Hysteresis-loop bursting in the DTB bursting model.

A: This is one portion of the unfolding in which SN/SH bursting can be placed, together with other classes [45]. Saddle-Node (SN) and supercritical Hopf (SupH) curves meet at the Takens-Bogdanov point TB. Bifurcation curves partition the map in five regions with different state space configurations (Roman Numerals).

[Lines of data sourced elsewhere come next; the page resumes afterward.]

Background: an optimization exercise with open tools, aiming at small area, a short achievable clock period and few clock cycles. Do not read the settings as production practice. The RTL was checked by simulation tests, not by an equivalence proof against the original design. No activity file was given, so power comes from the tool's default toggle rates.

Setup of the reference run:
==> flow/design.v (excerpt) <==
module sce_spu (
    input  wire         clk,
    input  wire         rst,
    input  wire         req_valid,
    output wire         req_ready,
    input  wire [127:0] req_word,
    input  wire         pay_valid,
    output wire         pay_ready,
    input  wire [7:0]   pay_data,
    output wire         tx_valid,
    input  wire         tx_ready,
    output wire [7:0]   tx_data,
    output wire         wr_req,
    output wire [17:0]  wr_len,
    output wire         rd_req,
    output wire [17:0]  rd_len,
    input  wire         tp_valid,
    input  wire [1:0]   tp_err,
    input  wire [31:0]  tp_info,
    input  wire         rx_valid,
    input  wire [7:0]   rx_data,
    output wire         slp_req,
    output wire [31:0]  slp_ms,
    input  wire         wake,
    output reg          res_valid,
    output reg  [1:0]   res_kind,
    output reg  [3:0]   res_code,
    output reg          dat_valid,
    output reg  [7:0]   dat_data,
    output wire [15:0]  status,
    output wire [24:0]  pincfg,
    output wire [31:0]  sckhz,
    output wire [17:0]  cbuf_len,
    output wire [17:0]  resp_owed,
    output wire [32:0]  elapsed,
    output wire [2:0]   fault_code,
    output wire [32:0]  fault_info0,
    output wire [32:0]  fault_info1,
    output wire [2:0]   cfault_code,
    output wire [32:0]  cfault_info0,
    output wire [32:0]  cfault_info1
);
Size: ~3900 cells after synthesis, roughly 440 flip-flops, roughly 560 I/O pins.
==> flow/config.mk <==
export PLATFORM = sky130hd
export DESIGN_NAME = sce_spu
export DESIGN_NICKNAME = sce_spu
export VERILOG_FILES = /design/flow/design.v
export SDC_FILE = /design/flow/constraint.sdc
export NUM_CORES = 4
export LEC_CHECK = 0
export CAP_MARGIN = 20
export CORE_MARGIN = 2
export CORE_UTILIZATION = 65
export CTS_CLUSTER_DIAMETER = 100
export CTS_CLUSTER_SIZE = 20
export PLACE_DENSITY = 0.72
export SLEW_MARGIN = 20
==> flow/constraint.sdc <==
create_clock -name core_clock -period 11.0 [get_ports {clk}]
set_input_delay 2.2000 -clock core_clock [delete_from_list [all_inputs] [get_ports {clk}]]
set_output_delay 2.2000 -clock core_clock [all_outputs]
set_load 0.01 [all_outputs]
standard.sh (not shown) runs the stock make flow with config.mk's settings and CLKGATE_MAP_FILE= SYNTH_SCRIPT=/design/flow/synth_recipe.tcl, a recipe that flattens the netlist after the stock synthesis.
==> flow/flow/run.sh <==
#!/bin/bash
# Layout: the standard flow (standard.sh: unchanged synthesis and ORFS
# steps) with two layout choices passed to ORFS through its own variables:
#  - plain sky130_fd_sc_hd__buf_1 cells as the port buffers (every port still
#    gets one) instead of the default delay buffers;
#  - repair_timing aims for 7 ns of setup slack (SETUP_SLACK_MARGIN), so the
#    resizer keeps working on the longest paths after they meet 11 ns.
# make's full output goes to standard.log; each ORFS step keeps its own log
# under orfs/logs/.
set -euo pipefail
cd "$(dirname "$0")/.."
export BUFFER_PORTS_ARGS="-buffer_cell sky130_fd_sc_hd__buf_1"
export SETUP_SLACK_MARGIN=7.0
bash standard.sh > standard.log 2>&1
Testbench counts of the reference run, summed over its fixed seeds: cycles 57,501.
The following lists how the trial run was set up differently from the reference run:
--- a/flow/design.v
+++ b/flow/design.v
@@ -168,20 +168,22 @@
     wire [7:0] q_cfg_x = q_a[15:8] ^ q_a[23:16];
     wire q_cfg_onehot  = (q_cfg_x != 8'd0) && ((q_cfg_x & (q_cfg_x - 8'd1)) == 8'd0);
     wire q_cfg_bad     = !q_cfg_onehot || ((q_cfg_x & q_a[7:0]) == 8'd0);
     wire q_n_zero      = (q_n == 17'd0);
     reg illegal, cfg_bad, a_zero, n_bad_xfer, n_bad_page, n_bad_read;
     always @(posedge clk) begin
-        if (state[B_IDLE] && req_valid) begin
-            illegal    <= q_illegal;
-            cfg_bad    <= q_cfg_bad;
-            a_zero     <= (q_a == 32'd0);
-            n_bad_xfer <= q_n_zero || (q_n[16] && q_n[15:0] != 16'd0);
-            n_bad_page <= q_n_zero || (q_n > 17'd256);
-            n_bad_read <= q_n_zero || (q_n > 17'd65532);
-        end
+        illegal    <= q_illegal;
+        cfg_bad    <= q_cfg_bad;
+        a_zero     <= (q_a == 32'd0);
+        n_bad_xfer <= q_n_zero || (q_n[16] && q_n[15:0] != 16'd0);
+        n_bad_page <= q_n_zero || (q_n > 17'd256);
+        n_bad_read <= q_n_zero || (q_n > 17'd65532);
+    end
+    always @(posedge clk) begin
+        rf_code <= refuse;
+        rf_ok   <= (refuse == 4'd0);
     end
     wire needs_pins = (c_op == OP_CS_SELECT) || (c_op == OP_CS_DESELECT) ||
                       (c_op >= OP_IDENTIFY && c_op <= OP_WAIT_READY);
     wire page_cross = ({1'b0, c_addr[7:0]} + c_n[8:0]) > 9'd256;
     wire addr_range = (c_addr[23:16] == 8'hFF) &&
                       (({1'b0, c_addr[15:0]} + c_n[15:0]) > 17'h10000);
@@ -544,17 +546,13 @@
                         s_valid <= 1'b0;
                         cnt     <= {1'b0, q_n};
                         state   <= S_CHK;
                         busy_q  <= 1'b1;
                     end
                 end
-                state[B_CHK]: begin
-                    rf_code <= refuse;
-                    rf_ok   <= (refuse == 4'd0);
-                    state   <= S_GO;
-                end
+                state[B_CHK]: state <= S_GO;
                 state[B_GO]: begin
                     if (rf_code != 4'd0) begin
                         res_valid <= 1'b1;
                         res_kind  <= K_REFUSED;
                         res_code  <= rf_code;
                         state     <= S_IDLE;
- The reference run → the trial run: synthesized area higher; final critical-path share of the clock period roughly the same.
- The trial run: critical path depth is 5 lower than what the reference run reported.
- Going from the reference run to the trial run, the die area was enlarged.
- The cell-internal power on the trial run is in line with that on the reference run.
- Per the comparison of the trial run with the reference run, number of global-route vias before repair ~0 delta, power in combinational cells higher.
- Of the trial run and the reference run, the reference run shows the higher count of plain and timing-repair buffers in the layout, with the trial run below it.
- On routed via count divided by cell count, the trial run tracks the reference run almost exactly.
- Measured against each other, the trial run and the reference run differ in first-pass iteration count of the detailed router, the lower figure coming from the reference run.
Testbench counts of the trial run, summed over its fixed seeds: cycles 57,501.

---

sce_spu with an RTL version that a note above also has.
For scale: ~4000 cells after synthesis, about 440 flip-flops, ~31000 sq um of cells after synthesis.
export LEC_CHECK = 0
export CAP_MARGIN = 20
export CORE_MARGIN = 2
export CORE_UTILIZATION = 70
export CTS_CLUSTER_DIAMETER = 100
export CTS_CLUSTER_SIZE = 20
export PLACE_DENSITY = 0.75
export SLEW_MARGIN = 20
create_clock -name core_clock -period 11.0 [get_ports {clk}]
Scripts as last shown in full above: flow/flow/run.sh
Testbench counts at the start, summed over its fixed seeds: cycles 57,501.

When this map is used for the fast subsystem of a fast-slow bursters with a hysteresis-loop mechanism for the slow variable, possible classes in the map are: SN/SH, SN/SupH, SupH/SH and SupH/SupH plus SN/SN where the system alternates between the two stable fixed points [45]. When more than one fixed point exist, the resting (or inter ictal) state is the one on the right, the other one we call ‘active rest’. The resting state corresponds to the upper branch of fixed points in panel B. B: Typical bifurcation diagram for the SN/SH class. When the system is at rest, z increases until the fixed point destabilizes through the SN bifurcation and the system jumps into the stable limit cycle. Now that the system is far from rest, z decreases until the limit cycle destabilizes through a SH bifurcation and the system jumps back to rest. If the destabilization of the fixed point/limit cycle is obtained through a different bifurcation, we will have a different onset/offset class and a different appearance of the burster’s timeseries.